==> ./design.v <==
module request_handler #(
    parameter NUM_FLOORS = 10,
    parameter FLOOR_WIDTH = 4
)(
    input clk,
    input reset,
    input [NUM_FLOORS-1:0] new_requests,
    input [FLOOR_WIDTH-1:0] current_floor,
    input clear_current_request,
    output reg [NUM_FLOORS-1:0] floor_requests
);
    always @(posedge clk or posedge reset) begin
        if (reset)
            floor_requests <= 0;
        else begin
            floor_requests <= floor_requests | new_requests;
            if (clear_current_request)
                floor_requests[current_floor] <= 0;
        end
    end
endmodule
━━━━━━━━━━━━━━━━
• [Your goal] Which lines of the data contain "parameter"? Copy them all.

• [Your solution]
    parameter NUM_FLOORS = 10,
    parameter FLOOR_WIDTH = 4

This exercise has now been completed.